EXTRACTED RECORDS: Begin
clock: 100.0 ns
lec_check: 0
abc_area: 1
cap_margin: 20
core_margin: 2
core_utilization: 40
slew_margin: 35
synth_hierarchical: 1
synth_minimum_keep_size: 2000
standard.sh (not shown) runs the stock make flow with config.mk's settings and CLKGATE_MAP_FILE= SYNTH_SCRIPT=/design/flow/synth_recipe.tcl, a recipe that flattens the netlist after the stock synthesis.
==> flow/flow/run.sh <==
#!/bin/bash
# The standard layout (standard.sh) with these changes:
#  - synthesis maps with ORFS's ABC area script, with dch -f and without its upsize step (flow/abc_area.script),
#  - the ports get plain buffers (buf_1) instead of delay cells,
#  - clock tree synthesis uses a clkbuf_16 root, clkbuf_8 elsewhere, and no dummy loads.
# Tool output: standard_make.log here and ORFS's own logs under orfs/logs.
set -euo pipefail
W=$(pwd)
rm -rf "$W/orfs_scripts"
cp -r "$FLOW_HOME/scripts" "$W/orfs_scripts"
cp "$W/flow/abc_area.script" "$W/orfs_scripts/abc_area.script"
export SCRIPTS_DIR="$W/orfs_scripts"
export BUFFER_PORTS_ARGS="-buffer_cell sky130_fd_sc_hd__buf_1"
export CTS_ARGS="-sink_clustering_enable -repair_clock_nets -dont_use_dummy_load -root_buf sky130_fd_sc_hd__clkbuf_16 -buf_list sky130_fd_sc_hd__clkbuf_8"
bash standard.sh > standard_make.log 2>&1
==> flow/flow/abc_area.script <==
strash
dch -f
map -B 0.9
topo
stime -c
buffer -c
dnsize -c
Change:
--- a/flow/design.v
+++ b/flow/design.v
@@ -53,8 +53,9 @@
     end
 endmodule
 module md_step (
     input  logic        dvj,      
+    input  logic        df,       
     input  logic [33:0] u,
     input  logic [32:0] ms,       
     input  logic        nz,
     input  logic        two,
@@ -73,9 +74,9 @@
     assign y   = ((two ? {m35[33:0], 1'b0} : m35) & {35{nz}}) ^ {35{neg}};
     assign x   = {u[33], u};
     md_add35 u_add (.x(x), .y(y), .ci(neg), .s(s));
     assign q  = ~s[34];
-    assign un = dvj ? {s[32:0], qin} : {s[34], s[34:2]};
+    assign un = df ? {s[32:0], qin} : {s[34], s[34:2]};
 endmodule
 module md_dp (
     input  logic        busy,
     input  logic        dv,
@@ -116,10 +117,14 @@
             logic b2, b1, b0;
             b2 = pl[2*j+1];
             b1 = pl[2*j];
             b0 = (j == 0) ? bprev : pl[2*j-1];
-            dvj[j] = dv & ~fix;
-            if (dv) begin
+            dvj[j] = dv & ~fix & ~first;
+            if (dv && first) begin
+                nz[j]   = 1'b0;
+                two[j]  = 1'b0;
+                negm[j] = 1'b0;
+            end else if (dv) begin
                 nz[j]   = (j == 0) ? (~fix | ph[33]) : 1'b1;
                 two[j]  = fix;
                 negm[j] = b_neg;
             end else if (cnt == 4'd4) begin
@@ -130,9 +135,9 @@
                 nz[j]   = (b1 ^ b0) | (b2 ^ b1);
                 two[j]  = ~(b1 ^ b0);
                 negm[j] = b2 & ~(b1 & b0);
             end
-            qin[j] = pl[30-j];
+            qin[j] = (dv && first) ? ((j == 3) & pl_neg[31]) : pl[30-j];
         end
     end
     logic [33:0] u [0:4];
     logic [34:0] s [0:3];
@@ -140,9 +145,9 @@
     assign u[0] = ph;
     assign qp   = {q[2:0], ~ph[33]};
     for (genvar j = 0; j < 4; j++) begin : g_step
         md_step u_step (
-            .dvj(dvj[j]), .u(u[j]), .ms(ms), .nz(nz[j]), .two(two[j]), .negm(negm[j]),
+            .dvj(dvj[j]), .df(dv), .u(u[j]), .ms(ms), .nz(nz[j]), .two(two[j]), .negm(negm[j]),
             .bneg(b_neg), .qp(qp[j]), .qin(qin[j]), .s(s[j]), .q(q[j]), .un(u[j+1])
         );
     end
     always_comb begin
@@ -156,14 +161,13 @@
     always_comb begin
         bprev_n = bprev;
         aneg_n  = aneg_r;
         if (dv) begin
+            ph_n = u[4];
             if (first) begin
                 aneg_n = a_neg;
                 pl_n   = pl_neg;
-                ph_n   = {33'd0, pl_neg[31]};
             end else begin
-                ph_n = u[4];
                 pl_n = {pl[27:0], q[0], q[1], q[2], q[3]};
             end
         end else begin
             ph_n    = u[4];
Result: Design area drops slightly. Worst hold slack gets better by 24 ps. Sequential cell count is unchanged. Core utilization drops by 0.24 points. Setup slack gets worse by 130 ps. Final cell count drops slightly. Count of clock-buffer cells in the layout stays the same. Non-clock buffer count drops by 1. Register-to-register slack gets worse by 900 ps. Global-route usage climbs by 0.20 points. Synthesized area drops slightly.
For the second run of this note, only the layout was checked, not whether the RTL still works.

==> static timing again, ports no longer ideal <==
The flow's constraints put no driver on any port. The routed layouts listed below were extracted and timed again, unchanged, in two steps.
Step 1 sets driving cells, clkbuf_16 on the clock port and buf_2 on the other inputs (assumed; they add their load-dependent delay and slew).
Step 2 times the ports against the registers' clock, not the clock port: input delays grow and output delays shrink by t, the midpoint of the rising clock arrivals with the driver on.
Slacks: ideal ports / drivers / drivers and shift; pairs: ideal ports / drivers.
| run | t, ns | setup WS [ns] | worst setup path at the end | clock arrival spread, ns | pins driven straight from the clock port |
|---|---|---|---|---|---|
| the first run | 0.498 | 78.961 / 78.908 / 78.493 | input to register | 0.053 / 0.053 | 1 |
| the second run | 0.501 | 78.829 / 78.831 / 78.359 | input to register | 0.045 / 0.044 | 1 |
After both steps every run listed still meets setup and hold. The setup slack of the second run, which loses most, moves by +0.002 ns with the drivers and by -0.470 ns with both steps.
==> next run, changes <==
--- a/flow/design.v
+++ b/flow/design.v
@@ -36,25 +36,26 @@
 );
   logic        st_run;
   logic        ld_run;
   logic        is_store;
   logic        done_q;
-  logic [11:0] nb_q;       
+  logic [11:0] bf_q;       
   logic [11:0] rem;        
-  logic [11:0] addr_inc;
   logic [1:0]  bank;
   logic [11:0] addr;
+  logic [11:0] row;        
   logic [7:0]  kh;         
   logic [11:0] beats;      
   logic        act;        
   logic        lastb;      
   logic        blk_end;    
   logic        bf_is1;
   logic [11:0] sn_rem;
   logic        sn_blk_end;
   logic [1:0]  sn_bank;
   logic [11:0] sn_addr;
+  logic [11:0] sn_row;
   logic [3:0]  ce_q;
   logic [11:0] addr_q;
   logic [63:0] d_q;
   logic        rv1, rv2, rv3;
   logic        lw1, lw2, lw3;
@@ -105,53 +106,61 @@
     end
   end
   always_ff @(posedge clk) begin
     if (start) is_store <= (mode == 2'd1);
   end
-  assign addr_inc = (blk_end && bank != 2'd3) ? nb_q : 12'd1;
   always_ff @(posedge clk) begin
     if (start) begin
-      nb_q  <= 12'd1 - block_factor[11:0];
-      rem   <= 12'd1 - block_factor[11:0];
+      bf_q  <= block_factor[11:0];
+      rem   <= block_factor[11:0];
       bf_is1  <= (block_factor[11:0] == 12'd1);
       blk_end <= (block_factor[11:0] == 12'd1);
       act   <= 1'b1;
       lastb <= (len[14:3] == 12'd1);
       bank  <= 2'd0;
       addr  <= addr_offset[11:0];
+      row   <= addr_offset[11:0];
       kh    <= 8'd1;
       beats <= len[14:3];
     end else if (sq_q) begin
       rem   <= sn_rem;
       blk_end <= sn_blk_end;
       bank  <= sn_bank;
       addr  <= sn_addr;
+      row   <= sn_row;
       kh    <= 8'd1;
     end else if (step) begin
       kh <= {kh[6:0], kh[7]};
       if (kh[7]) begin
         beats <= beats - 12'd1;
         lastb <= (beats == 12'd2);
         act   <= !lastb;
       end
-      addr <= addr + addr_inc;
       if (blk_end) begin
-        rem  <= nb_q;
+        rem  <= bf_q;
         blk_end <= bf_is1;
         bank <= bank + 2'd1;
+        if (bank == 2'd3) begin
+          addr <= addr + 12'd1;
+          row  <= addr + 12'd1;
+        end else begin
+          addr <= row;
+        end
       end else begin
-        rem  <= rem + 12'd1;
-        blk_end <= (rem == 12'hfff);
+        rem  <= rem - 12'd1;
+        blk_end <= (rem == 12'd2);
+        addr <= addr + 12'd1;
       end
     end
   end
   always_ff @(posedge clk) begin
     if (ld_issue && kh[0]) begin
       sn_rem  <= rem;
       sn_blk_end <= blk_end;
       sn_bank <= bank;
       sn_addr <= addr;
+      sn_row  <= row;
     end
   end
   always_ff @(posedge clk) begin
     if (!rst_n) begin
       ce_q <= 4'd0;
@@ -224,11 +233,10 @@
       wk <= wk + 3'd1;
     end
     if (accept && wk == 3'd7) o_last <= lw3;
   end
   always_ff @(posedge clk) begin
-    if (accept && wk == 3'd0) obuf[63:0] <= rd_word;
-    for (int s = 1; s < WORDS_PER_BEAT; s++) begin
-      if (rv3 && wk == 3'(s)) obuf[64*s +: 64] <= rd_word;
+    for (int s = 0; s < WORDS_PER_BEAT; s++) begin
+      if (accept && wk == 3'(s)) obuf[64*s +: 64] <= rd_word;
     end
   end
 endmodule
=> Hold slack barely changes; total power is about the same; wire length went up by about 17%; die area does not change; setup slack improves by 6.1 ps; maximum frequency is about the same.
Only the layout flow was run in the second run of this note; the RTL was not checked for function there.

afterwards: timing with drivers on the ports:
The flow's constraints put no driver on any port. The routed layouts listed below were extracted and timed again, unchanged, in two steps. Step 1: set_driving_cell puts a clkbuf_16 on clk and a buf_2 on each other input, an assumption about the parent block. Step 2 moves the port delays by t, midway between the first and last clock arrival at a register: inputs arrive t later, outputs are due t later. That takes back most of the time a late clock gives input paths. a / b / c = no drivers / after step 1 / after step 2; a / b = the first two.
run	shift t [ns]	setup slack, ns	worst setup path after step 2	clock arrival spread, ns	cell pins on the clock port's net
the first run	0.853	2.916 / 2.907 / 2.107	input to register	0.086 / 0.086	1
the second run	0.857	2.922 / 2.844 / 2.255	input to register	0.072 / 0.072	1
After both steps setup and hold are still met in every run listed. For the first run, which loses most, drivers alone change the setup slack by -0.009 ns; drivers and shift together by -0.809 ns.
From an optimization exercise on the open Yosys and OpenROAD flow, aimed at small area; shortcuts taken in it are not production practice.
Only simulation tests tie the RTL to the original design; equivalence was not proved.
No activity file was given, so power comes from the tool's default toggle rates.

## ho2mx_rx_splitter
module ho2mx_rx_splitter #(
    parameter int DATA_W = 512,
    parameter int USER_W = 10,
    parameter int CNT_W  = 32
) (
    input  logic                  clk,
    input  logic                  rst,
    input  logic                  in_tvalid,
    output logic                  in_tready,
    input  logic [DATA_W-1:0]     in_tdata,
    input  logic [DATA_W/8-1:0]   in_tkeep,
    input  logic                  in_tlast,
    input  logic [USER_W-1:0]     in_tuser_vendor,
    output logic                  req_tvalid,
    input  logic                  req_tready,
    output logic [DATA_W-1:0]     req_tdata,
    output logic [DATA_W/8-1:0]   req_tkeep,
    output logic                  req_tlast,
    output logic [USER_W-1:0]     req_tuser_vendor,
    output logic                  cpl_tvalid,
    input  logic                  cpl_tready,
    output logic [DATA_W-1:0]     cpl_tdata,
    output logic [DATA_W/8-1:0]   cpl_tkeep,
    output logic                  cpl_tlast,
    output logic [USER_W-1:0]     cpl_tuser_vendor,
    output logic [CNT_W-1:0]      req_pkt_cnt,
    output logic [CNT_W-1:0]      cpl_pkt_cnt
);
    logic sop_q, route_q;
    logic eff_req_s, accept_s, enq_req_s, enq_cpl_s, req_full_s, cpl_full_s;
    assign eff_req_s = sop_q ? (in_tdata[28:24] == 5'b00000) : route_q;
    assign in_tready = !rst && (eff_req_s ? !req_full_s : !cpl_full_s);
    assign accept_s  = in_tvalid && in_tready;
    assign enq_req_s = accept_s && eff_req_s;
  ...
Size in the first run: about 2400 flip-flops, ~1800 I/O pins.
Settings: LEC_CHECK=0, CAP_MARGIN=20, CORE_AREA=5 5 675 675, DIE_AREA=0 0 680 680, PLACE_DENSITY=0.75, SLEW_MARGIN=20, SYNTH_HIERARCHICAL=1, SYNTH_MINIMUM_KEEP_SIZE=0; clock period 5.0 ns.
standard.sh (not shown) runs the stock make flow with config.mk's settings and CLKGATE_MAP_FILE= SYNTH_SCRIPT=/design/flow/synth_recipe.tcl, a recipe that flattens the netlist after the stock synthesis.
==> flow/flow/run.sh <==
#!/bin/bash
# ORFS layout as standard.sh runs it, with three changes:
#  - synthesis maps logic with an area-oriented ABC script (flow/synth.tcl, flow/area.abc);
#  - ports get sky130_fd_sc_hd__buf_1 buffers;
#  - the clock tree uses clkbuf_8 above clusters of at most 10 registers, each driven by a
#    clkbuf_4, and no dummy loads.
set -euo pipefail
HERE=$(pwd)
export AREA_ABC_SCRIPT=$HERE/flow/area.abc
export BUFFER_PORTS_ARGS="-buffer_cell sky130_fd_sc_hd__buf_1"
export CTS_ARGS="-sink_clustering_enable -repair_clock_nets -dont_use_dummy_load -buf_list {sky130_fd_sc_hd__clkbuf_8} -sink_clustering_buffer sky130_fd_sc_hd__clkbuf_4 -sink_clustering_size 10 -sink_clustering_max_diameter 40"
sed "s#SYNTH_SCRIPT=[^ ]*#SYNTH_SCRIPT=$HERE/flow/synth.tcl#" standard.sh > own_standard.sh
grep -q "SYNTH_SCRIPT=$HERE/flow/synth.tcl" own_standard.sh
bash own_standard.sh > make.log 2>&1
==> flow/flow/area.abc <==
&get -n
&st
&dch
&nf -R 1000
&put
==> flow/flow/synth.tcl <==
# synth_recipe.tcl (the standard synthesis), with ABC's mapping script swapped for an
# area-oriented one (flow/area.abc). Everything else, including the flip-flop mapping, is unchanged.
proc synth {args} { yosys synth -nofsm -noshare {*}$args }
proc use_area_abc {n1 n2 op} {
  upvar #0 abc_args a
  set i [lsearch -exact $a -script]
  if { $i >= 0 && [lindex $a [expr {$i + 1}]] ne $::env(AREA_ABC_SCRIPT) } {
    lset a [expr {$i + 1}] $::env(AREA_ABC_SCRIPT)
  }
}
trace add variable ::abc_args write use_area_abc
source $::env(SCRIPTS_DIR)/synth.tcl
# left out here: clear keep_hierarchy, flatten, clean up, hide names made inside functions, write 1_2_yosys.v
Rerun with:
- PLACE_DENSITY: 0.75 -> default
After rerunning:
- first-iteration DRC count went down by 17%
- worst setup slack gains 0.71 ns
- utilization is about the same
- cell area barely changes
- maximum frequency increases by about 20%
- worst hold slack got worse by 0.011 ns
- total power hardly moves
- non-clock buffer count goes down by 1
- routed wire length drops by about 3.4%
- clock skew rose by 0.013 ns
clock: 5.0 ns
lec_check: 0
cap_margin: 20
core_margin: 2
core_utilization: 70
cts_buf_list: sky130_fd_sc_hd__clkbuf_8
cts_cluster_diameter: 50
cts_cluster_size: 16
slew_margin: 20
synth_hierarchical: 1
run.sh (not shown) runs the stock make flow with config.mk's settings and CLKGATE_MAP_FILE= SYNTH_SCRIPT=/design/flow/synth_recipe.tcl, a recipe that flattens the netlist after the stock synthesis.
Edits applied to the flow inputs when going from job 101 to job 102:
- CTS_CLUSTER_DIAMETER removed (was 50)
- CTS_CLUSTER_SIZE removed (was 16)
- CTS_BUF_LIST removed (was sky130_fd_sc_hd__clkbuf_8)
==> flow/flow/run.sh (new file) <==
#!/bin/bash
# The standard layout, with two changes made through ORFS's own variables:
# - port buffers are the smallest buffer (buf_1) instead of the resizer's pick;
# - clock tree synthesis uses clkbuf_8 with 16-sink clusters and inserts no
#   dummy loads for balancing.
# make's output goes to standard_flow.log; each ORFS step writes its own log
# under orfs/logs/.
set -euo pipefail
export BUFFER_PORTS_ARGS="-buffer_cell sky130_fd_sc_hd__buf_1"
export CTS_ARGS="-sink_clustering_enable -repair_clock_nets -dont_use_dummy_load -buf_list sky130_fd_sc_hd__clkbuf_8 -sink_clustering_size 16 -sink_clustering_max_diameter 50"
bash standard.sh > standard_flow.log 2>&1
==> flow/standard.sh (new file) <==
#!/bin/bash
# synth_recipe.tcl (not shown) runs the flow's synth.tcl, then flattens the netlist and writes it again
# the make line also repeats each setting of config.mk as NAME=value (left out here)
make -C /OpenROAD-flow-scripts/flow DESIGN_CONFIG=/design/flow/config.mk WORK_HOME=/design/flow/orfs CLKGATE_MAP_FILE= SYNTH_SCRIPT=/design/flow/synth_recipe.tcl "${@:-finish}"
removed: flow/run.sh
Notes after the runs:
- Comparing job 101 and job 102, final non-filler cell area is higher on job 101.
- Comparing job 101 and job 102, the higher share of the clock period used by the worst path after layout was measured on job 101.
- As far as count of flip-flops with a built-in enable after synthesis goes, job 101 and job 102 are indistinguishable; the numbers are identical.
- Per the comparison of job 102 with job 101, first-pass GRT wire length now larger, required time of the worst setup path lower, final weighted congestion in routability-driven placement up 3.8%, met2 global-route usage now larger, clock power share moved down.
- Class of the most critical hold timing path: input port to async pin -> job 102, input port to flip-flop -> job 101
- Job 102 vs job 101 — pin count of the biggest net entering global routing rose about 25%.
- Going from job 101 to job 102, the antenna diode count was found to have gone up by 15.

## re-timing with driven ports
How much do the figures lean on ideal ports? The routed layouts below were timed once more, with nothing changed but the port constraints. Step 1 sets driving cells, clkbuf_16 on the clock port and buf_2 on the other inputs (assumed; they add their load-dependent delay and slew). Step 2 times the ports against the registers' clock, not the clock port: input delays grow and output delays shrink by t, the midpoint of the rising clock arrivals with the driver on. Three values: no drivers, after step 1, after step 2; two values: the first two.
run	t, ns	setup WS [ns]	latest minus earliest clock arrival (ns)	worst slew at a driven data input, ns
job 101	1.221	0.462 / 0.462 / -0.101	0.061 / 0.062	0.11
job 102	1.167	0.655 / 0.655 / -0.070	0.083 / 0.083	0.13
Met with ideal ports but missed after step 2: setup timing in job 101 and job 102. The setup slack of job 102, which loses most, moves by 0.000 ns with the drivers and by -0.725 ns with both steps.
EXTRACTED RECORDS: End
#### [EXERCISE PROMPT]
Reproduce every line above containing "Comparing".

#### [WRITTEN ANSWER]
- Comparing job 101 and job 102, final non-filler cell area is higher on job 101.
- Comparing job 101 and job 102, the higher share of the clock period used by the worst path after layout was measured on job 101.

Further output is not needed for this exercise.